DATASET EXTRACT Block Start
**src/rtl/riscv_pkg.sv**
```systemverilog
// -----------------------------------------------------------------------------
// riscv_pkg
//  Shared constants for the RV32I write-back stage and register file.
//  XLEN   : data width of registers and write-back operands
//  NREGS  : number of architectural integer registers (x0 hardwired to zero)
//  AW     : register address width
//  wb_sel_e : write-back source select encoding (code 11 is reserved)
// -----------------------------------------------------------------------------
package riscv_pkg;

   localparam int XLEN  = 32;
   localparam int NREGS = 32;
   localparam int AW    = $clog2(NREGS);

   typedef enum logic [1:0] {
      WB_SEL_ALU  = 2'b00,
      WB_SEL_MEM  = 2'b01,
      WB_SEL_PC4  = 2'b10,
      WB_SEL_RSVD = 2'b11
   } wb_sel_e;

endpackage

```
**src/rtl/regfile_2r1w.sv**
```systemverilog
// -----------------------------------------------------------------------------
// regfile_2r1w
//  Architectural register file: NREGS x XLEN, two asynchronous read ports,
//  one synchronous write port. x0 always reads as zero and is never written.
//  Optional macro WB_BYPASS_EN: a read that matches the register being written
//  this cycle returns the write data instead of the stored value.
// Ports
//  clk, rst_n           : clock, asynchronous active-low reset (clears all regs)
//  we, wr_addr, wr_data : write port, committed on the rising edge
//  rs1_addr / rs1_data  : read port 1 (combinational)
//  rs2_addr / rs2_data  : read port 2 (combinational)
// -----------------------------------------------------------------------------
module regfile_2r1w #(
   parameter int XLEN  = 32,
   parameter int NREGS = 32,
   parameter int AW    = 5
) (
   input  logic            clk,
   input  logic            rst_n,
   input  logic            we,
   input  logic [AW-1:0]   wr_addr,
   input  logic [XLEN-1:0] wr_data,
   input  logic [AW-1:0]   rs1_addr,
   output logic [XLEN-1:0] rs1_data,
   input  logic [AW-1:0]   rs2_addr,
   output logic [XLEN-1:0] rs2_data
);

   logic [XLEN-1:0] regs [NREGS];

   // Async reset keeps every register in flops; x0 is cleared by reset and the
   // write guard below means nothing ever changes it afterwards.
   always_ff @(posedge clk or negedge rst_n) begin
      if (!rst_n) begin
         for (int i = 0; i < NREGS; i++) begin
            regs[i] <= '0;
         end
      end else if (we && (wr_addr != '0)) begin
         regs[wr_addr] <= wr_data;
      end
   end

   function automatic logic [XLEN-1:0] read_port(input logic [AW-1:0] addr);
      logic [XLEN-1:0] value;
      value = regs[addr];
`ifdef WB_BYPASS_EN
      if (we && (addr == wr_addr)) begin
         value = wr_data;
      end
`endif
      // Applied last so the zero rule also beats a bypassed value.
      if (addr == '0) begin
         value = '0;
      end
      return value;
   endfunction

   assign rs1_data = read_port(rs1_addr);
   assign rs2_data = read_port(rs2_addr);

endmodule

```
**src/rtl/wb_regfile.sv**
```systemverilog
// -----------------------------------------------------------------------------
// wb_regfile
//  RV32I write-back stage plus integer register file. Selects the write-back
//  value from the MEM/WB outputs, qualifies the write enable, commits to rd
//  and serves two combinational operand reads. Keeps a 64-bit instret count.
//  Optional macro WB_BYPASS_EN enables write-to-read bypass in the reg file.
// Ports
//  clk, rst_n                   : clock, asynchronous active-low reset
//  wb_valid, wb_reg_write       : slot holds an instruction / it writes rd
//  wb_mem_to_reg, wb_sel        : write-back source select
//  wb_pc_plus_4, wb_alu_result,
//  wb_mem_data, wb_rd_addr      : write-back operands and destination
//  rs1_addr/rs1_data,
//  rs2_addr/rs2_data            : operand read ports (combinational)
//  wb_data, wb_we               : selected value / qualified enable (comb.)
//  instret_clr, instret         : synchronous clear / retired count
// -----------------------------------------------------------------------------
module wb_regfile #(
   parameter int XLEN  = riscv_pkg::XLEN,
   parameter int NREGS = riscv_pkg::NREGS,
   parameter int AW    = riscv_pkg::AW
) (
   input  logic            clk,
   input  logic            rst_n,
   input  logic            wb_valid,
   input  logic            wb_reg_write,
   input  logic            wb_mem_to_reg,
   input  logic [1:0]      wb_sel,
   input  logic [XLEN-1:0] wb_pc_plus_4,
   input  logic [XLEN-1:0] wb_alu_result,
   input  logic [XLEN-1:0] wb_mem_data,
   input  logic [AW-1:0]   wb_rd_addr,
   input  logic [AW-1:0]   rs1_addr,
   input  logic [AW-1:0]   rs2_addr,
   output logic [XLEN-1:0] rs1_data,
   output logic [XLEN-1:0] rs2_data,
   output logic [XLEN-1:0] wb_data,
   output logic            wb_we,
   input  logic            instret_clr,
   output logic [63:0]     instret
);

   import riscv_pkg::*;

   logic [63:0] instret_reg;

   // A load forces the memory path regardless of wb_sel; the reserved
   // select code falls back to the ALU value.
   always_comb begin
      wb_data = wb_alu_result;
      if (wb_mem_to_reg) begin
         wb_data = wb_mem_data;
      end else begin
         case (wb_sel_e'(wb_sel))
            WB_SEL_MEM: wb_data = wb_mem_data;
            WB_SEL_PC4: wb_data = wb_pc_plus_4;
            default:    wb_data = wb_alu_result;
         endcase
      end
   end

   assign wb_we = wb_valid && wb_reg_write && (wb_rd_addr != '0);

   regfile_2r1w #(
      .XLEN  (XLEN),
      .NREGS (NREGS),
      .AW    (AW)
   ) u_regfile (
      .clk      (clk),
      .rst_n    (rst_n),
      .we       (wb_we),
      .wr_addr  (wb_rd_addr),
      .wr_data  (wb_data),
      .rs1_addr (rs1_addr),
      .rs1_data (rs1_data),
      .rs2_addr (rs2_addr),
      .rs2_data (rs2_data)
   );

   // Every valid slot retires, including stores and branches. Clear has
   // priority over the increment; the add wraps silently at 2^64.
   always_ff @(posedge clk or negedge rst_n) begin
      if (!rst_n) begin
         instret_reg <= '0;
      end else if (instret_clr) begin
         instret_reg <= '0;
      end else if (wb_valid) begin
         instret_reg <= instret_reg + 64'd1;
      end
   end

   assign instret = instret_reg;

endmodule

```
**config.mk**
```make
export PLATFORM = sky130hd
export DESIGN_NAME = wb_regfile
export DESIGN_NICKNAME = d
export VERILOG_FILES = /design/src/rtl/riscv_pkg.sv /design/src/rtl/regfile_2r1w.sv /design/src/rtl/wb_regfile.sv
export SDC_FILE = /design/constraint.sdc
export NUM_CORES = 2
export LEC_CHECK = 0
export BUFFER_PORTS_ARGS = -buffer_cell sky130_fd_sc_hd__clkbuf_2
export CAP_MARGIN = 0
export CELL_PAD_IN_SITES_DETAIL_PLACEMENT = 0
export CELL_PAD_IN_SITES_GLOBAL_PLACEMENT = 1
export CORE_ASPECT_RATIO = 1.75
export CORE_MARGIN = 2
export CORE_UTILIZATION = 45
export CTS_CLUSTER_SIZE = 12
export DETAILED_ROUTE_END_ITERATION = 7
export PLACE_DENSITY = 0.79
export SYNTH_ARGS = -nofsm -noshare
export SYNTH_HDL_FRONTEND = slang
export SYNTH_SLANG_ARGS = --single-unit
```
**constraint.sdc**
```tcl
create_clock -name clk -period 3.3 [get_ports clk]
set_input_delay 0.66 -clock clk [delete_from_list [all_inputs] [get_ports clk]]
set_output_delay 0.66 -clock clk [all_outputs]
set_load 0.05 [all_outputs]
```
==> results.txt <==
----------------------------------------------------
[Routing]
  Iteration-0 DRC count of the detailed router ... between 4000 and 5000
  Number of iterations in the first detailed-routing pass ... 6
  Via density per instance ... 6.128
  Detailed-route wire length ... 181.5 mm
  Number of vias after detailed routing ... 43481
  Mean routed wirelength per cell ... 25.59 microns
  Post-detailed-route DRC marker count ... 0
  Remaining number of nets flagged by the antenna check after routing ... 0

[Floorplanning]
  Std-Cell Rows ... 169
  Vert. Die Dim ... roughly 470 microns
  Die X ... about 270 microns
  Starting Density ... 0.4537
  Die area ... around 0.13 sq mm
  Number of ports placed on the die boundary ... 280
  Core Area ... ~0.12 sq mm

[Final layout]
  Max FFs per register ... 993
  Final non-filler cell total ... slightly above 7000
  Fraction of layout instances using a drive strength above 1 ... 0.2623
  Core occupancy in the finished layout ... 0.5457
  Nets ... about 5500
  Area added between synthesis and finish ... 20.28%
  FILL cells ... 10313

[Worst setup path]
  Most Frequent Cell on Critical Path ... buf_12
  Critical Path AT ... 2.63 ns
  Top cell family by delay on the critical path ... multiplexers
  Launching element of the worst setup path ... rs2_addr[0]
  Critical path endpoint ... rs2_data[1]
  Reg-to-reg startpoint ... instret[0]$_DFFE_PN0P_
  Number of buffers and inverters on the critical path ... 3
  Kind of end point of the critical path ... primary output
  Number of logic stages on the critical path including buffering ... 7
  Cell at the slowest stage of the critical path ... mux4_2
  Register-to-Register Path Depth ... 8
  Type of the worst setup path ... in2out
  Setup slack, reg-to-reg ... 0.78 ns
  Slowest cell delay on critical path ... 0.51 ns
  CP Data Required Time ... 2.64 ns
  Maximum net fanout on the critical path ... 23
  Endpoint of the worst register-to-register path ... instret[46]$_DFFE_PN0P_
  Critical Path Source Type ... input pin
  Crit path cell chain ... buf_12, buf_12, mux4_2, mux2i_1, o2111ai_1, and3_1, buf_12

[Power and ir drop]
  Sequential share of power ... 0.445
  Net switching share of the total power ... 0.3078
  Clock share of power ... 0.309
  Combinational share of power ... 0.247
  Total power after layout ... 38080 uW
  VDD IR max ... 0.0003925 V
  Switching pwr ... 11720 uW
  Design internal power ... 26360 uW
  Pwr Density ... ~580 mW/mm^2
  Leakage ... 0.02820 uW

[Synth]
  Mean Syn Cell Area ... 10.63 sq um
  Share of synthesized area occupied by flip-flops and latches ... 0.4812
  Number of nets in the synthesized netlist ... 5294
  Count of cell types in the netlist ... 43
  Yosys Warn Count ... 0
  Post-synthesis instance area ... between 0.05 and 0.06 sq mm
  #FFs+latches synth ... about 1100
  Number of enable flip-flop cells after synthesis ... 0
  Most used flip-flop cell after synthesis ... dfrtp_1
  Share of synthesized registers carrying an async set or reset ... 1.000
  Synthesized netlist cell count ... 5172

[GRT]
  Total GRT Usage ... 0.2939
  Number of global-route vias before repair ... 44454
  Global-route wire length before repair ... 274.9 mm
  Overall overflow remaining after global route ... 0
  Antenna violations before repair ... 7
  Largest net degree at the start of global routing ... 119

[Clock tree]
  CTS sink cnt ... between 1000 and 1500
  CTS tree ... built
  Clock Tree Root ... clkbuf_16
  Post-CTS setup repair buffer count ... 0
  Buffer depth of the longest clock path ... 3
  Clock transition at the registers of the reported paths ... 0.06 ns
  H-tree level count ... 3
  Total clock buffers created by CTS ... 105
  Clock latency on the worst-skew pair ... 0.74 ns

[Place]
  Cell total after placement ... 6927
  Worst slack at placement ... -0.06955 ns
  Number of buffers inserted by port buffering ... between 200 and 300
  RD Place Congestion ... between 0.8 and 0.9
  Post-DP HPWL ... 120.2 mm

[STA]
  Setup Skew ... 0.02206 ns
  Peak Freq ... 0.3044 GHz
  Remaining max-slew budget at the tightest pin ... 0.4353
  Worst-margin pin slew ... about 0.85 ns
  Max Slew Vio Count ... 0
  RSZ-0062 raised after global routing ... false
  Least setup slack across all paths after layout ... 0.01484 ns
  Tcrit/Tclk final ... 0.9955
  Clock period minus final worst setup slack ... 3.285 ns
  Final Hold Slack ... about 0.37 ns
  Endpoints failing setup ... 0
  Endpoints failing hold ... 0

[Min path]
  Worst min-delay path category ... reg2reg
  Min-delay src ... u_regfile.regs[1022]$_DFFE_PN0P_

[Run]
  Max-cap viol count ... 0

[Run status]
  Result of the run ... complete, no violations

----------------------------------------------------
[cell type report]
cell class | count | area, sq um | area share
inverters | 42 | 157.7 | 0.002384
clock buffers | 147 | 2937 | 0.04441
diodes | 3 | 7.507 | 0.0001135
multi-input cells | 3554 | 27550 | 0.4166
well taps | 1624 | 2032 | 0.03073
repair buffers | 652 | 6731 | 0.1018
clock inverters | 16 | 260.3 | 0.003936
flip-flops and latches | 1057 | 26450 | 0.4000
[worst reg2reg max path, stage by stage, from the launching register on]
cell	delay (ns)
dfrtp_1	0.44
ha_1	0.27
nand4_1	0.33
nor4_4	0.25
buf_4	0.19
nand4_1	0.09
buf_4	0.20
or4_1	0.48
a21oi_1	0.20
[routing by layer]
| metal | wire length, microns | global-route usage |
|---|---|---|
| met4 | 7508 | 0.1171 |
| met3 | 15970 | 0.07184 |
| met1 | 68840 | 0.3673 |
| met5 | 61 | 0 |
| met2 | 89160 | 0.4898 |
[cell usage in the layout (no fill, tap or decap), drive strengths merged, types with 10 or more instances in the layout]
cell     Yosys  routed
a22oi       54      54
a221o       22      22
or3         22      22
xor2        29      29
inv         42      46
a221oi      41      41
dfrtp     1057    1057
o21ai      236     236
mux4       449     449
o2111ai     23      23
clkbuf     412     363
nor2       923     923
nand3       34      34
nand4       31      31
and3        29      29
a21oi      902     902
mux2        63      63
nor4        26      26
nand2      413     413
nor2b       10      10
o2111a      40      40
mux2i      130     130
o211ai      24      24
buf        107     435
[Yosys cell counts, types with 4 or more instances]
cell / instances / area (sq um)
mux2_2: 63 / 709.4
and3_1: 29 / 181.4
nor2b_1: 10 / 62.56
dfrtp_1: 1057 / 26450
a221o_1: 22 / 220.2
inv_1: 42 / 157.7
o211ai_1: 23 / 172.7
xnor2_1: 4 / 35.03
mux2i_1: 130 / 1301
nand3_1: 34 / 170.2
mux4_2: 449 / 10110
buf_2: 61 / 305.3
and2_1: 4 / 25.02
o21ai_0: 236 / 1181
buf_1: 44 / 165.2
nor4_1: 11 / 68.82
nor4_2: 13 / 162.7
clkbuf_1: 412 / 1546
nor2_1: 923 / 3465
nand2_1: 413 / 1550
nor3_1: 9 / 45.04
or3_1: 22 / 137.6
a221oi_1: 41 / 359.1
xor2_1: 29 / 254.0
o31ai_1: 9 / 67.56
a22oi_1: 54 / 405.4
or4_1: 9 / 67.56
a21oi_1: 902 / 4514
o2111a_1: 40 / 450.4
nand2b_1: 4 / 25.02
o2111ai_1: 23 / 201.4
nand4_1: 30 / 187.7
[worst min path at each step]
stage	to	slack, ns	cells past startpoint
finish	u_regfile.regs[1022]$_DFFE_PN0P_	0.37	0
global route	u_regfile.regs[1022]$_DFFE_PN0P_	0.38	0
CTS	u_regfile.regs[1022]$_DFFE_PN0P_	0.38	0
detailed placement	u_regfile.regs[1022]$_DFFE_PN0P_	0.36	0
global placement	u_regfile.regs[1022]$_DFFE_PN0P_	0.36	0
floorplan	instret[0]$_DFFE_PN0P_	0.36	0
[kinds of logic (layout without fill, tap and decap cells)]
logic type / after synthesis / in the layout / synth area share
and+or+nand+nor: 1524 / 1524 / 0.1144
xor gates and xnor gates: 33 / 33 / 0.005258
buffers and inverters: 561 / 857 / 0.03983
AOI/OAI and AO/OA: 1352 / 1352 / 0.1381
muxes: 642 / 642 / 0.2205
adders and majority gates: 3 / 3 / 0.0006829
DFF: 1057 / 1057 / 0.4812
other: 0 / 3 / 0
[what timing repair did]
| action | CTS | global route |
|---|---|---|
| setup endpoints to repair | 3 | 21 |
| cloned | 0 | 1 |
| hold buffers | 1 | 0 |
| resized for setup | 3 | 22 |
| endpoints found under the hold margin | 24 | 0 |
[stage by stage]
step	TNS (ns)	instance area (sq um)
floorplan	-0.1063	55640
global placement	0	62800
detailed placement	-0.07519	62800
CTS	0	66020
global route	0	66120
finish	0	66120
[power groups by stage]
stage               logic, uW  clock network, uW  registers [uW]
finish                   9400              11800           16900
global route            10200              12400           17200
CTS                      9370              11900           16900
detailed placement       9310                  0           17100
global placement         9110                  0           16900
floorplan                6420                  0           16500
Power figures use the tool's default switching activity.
DATASET EXTRACT Block End
Copy each line of the records containing the string "reset".

* _SOLUTION FOR THIS PROBLEM_
//  clk, rst_n           : clock, asynchronous active-low reset (clears all regs)
   // Async reset keeps every register in flops; x0 is cleared by reset and the
//  clk, rst_n                   : clock, asynchronous active-low reset
  Share of synthesized registers carrying an async set or reset ... 1.000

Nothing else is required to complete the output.